* **INSTRUCTIONS FOR THE TASK**
Look through the material below and copy every line containing the word "hold".

* **AVAILABLE DATA**
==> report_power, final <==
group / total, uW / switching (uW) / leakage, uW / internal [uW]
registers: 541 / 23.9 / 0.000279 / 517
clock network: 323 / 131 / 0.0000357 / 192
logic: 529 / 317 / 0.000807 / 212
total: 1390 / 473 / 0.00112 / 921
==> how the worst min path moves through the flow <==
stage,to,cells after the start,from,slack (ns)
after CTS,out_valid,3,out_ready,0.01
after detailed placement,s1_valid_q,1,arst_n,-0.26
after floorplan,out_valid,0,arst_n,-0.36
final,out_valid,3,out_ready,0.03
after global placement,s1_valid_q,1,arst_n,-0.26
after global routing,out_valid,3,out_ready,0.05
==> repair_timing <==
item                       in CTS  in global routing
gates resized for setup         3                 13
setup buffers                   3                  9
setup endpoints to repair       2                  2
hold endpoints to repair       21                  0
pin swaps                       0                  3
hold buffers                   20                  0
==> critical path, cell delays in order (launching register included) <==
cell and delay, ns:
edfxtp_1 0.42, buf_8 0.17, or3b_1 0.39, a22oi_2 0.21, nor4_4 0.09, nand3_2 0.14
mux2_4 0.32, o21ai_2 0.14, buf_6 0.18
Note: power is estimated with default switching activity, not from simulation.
===== src/sv/u8am_pkg.sv =====
// u8am_pkg: shared types and constants of the utf-8 to code-page converter
// no dependencies; imported by every module of the block
`default_nettype none

package u8am_pkg;

	// input command codes
	localparam logic CMD_MAP_WRITE = 1'b0;
	localparam logic CMD_BYTE      = 1'b1;

	// configuration register indexes (paddr[2])
	localparam logic REG_REPL   = 1'b0;
	localparam logic REG_STRICT = 1'b1;

	localparam logic [7:0]  REPL_RESET = 8'd63;
	localparam logic [7:0]  ASCII_MAX  = 8'h7f;
	localparam logic [15:0] CP_FFFD    = 16'hfffd;

	// continuation range rule of the next byte
	localparam logic [2:0] CLS_NONE = 3'd0;
	localparam logic [2:0] CLS_ANY  = 3'd1;
	localparam logic [2:0] CLS_E0   = 3'd2;
	localparam logic [2:0] CLS_ED   = 3'd3;
	localparam logic [2:0] CLS_F0   = 3'd4;
	localparam logic [2:0] CLS_F4   = 3'd5;

	// source of one result character
	typedef enum logic [1:0] {
		K_ASCII = 2'd0,
		K_FFFD  = 2'd1,
		K_CP    = 2'd2
	} kind_t;

	// decoded byte waiting for its map lookup
	typedef struct packed {
		logic [1:0] n;
		kind_t      k0;
		kind_t      k1;
		logic [6:0] asc;
		logic       cp_zero;
		logic       eos;
	} item_t;

	// strict failure feedback from the output stage to the decoder
	typedef struct packed {
		logic active;
		logic eos;
	} fail_t;

	function automatic logic cont_ok(input logic [2:0] cls, input logic [7:0] b);
		logic ok;
		case (cls)
			CLS_E0:  ok = (b >= 8'ha0) && (b <= 8'hbf);
			CLS_ED:  ok = (b >= 8'h80) && (b <= 8'h9f);
			CLS_F0:  ok = (b >= 8'h90) && (b <= 8'hbf);
			CLS_F4:  ok = (b >= 8'h80) && (b <= 8'h8f);
			default: ok = (b >= 8'h80) && (b <= 8'hbf);
		endcase
		return ok;
	endfunction

endpackage

`default_nettype wire


===== src/sv/u8am_dec.sv =====
// u8am_dec: utf-8 decoder state and per-byte decode, issues the map read
// depends on u8am_pkg
`default_nettype none

module u8am_dec
	import u8am_pkg::*;
#(
	parameter int MAP_INDEX_BITS = 16
) (
	input  wire logic                      clk,
	input  wire logic                      arst_n,
	input  wire logic                      accept_byte,
	input  wire logic [7:0]                data_byte,
	input  wire logic                      end_of_string,
	input  wire fail_t                     fb,
	output item_t                          item,
	output logic      [MAP_INDEX_BITS-1:0] rd_addr
);

	logic [14:0] part_q;
	logic [1:0]  cont_q;
	logic [2:0]  cls_q;
	logic        drop_q;

	logic        eff_drop;
	logic [14:0] eff_part;
	logic [1:0]  eff_cont;
	logic [2:0]  eff_cls;

	logic        l_res;
	kind_t       l_kind;
	logic [14:0] l_part;
	logic [1:0]  l_cont;
	logic [2:0]  l_cls;

	logic [20:0] cp;
	logic [1:0]  r_n;
	kind_t       r_k0;
	kind_t       r_k1;
	logic [14:0] nxt_part;
	logic [1:0]  nxt_cont;
	logic [2:0]  nxt_cls;
	logic        nxt_drop;

	// a strict failure in the output stage clears the decoder at once
	assign eff_drop = fb.active ? !fb.eos : drop_q;
	assign eff_part = fb.active ? 15'd0 : part_q;
	assign eff_cont = fb.active ? 2'd0 : cont_q;
	assign eff_cls  = fb.active ? CLS_NONE : cls_q;

	always_comb begin
		l_res  = 1'b0;
		l_kind = K_FFFD;
		l_part = 15'd0;
		l_cont = 2'd0;
		l_cls  = CLS_NONE;
		if (data_byte <= ASCII_MAX) begin
			l_res  = 1'b1;
			l_kind = K_ASCII;
		end else if (data_byte >= 8'hc2 && data_byte <= 8'hdf) begin
			l_part = {10'd0, data_byte[4:0]};
			l_cont = 2'd1;
			l_cls  = CLS_ANY;
		end else if (data_byte >= 8'he0 && data_byte <= 8'hef) begin
			l_part = {11'd0, data_byte[3:0]};
			l_cont = 2'd2;
			l_cls  = (data_byte == 8'he0) ? CLS_E0 : (data_byte == 8'hed) ? CLS_ED : CLS_ANY;
		end else if (data_byte >= 8'hf0 && data_byte <= 8'hf4) begin
			l_part = {12'd0, data_byte[2:0]};
			l_cont = 2'd3;
			l_cls  = (data_byte == 8'hf0) ? CLS_F0 : (data_byte == 8'hf4) ? CLS_F4 : CLS_ANY;
		end else begin
			l_res = 1'b1;
		end
	end

	assign cp = {eff_part, data_byte[5:0]};

	always_comb begin
		r_n      = 2'd0;
		r_k0     = K_ASCII;
		r_k1     = K_ASCII;
		nxt_part = 15'd0;
		nxt_cont = 2'd0;
		nxt_cls  = CLS_NONE;
		nxt_drop = 1'b0;
		if (eff_cont != 2'd0) begin
			if (cont_ok(eff_cls, data_byte)) begin
				if (eff_cont == 2'd1) begin
					r_n  = 2'd1;
					r_k0 = K_CP;
				end else begin
					nxt_part = {eff_part[8:0], data_byte[5:0]};
					nxt_cont = eff_cont - 2'd1;
					nxt_cls  = CLS_ANY;
				end
			end else begin
				r_n      = 2'd1;
				r_k0     = K_FFFD;
				nxt_part = l_part;
				nxt_cont = l_cont;
				nxt_cls  = l_cls;
				if (l_res) begin
					r_n  = 2'd2;
					r_k1 = l_kind;
				end
			end
		end else begin
			nxt_part = l_part;
			nxt_cont = l_cont;
			nxt_cls  = l_cls;
			if (l_res) begin
				r_n  = 2'd1;
				r_k0 = l_kind;
			end
		end
		// sequence cut short by the end of the string
		if (end_of_string) begin
			if (nxt_cont != 2'd0) begin
				if (r_n == 2'd0) begin
					r_n  = 2'd1;
					r_k0 = K_FFFD;
				end else begin
					r_n  = 2'd2;
					r_k1 = K_FFFD;
				end
			end
			nxt_part = 15'd0;
			nxt_cont = 2'd0;
			nxt_cls  = CLS_NONE;
		end
		if (eff_drop) begin
			r_n      = 2'd0;
			nxt_part = 15'd0;
			nxt_cont = 2'd0;
			nxt_cls  = CLS_NONE;
			nxt_drop = !end_of_string;
		end
	end

	always_ff @(posedge clk or negedge arst_n) begin
		if (!arst_n) begin
			part_q <= 15'd0;
			cont_q <= 2'd0;
			cls_q  <= CLS_NONE;
			drop_q <= 1'b0;
		end else if (accept_byte) begin
			part_q <= nxt_part;
			cont_q <= nxt_cont;
			cls_q  <= nxt_cls;
			drop_q <= nxt_drop;
		end else if (fb.active) begin
			part_q <= 15'd0;
			cont_q <= 2'd0;
			cls_q  <= CLS_NONE;
			drop_q <= !fb.eos;
		end
	end

	assign item.n       = r_n;
	assign item.k0      = r_k0;
	assign item.k1      = r_k1;
	assign item.asc     = data_byte[6:0];
	assign item.cp_zero = ((cp >> MAP_INDEX_BITS) != 21'd0);
	assign item.eos     = end_of_string;
	assign rd_addr      = cp[MAP_INDEX_BITS-1:0];

	a_drop_clear: assert property (@(posedge clk) disable iff (!arst_n)
		drop_q |-> (cont_q == 2'd0 && part_q == 15'd0))
		else $error("drop pending with live decoder state");

endmodule

`default_nettype wire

* **EXERCISE ANSWER**
hold endpoints to repair       21                  0
hold buffers                   20                  0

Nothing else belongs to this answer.